Che Tripaldi sia uomo degno di stima è un fatto assodato, al di qua come al di là della posizione che ricopre nell’Ateneo.
Il suo attuale rovello riguarda il nome da assegnare alla specie. Sostiene sia vissuta tra 10208 e 10161 anni fa, consumandosi per definizione nel computo di tre generazioni. La sua storia è interamente contenuta tra i boschi cedui a sud-est della nostra città: non c’è prova, a detta del professore, che i quattro esemplari abbiano mai oltrepassato il fiume.
L’istinto, ha spiegato Tripaldi nella conferenza di ieri pomeriggio, tenutasi in Aula Magna alla presenza di un corpo docenti quasi al completo, impediva ai figli di sopravvivere ai genitori. In altre parole, impediva ai genitori di non uccidere i figli.
L’unico maschio nato dalla prima coppia fu sgozzato a mezzo artigli all’età di trentuno anni, pochi giorni dopo aver divorato il figlio nato dall’unione con sua madre, la quale si trovò a essere madre e nonna di suo nipote. La femmina morì, ormai sterile e per così dire vedova – il primo maschio era deceduto due anni prima – all’età di quarantasette anni.

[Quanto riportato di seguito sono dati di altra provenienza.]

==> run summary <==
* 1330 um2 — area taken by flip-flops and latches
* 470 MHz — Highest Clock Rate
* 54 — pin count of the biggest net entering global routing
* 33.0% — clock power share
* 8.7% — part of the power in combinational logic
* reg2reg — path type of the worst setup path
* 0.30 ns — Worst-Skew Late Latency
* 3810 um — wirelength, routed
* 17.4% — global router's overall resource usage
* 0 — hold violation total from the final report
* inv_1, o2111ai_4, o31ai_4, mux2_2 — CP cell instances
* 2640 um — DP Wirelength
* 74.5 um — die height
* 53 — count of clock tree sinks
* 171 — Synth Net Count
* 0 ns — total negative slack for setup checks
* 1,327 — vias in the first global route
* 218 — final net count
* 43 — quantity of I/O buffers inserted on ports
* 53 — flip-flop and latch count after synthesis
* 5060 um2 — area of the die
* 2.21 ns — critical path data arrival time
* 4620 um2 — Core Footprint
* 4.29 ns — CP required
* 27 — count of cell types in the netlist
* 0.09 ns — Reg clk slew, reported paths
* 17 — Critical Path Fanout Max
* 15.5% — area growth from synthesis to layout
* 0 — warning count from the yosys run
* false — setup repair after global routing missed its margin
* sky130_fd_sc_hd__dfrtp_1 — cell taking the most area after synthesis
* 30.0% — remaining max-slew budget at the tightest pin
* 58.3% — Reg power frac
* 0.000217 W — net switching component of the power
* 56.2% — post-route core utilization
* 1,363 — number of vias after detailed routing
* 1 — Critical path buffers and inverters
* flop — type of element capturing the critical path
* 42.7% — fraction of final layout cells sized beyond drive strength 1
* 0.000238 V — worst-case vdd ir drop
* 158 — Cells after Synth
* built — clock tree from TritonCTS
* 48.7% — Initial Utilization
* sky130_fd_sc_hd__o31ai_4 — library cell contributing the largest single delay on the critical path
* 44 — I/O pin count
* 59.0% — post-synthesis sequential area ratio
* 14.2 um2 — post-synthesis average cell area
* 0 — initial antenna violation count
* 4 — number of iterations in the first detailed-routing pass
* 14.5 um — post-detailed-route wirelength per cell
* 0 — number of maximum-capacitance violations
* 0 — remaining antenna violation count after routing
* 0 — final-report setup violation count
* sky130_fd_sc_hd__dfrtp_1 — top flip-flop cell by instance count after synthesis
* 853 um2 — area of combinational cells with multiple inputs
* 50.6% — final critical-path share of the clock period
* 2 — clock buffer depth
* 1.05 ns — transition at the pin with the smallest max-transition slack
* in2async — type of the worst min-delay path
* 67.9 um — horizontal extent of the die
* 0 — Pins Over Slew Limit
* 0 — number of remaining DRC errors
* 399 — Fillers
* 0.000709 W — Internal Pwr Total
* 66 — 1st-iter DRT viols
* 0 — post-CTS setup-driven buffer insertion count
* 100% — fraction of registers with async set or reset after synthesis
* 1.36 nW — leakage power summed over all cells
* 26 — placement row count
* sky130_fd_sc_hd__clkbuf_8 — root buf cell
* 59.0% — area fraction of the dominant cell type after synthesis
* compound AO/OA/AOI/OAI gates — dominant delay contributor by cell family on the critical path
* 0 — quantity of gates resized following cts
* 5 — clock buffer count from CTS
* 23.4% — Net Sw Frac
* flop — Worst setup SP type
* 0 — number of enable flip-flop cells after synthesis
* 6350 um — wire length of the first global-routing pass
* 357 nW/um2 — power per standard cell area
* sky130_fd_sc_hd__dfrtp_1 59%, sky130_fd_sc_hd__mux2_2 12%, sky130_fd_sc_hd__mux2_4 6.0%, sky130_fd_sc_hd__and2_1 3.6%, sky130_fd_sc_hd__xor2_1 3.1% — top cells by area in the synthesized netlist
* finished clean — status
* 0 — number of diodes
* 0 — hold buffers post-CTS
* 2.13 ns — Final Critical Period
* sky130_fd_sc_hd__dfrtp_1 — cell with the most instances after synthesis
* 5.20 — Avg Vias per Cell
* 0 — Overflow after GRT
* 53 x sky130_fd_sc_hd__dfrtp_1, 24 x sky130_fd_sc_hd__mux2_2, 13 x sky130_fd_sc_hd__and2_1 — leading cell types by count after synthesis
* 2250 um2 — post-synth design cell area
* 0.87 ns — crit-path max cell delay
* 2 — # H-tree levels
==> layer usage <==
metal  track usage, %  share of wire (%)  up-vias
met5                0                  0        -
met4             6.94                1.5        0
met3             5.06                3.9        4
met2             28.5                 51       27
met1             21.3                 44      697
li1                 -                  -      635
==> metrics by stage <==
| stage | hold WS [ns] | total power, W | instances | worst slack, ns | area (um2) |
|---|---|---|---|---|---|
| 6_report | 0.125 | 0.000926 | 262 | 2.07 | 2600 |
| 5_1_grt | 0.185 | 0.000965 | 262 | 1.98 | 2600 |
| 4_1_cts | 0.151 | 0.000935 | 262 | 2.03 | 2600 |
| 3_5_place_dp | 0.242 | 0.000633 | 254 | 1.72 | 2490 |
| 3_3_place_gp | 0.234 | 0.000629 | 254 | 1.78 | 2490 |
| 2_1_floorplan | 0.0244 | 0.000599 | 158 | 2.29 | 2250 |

Come abbia fatto Tripaldi a ricostruire dettagliatamente l’accaduto – argomento solo accennato in Aula Magna – rimane per ora un mistero, che promette di essere svelato nel mese di aprile – Tripaldi si è imposto questa scadenza –, quando saranno contestualmente annunciati il nome della specie e quello del corso di laurea a essa dedicato, attivo già dal prossimo settembre.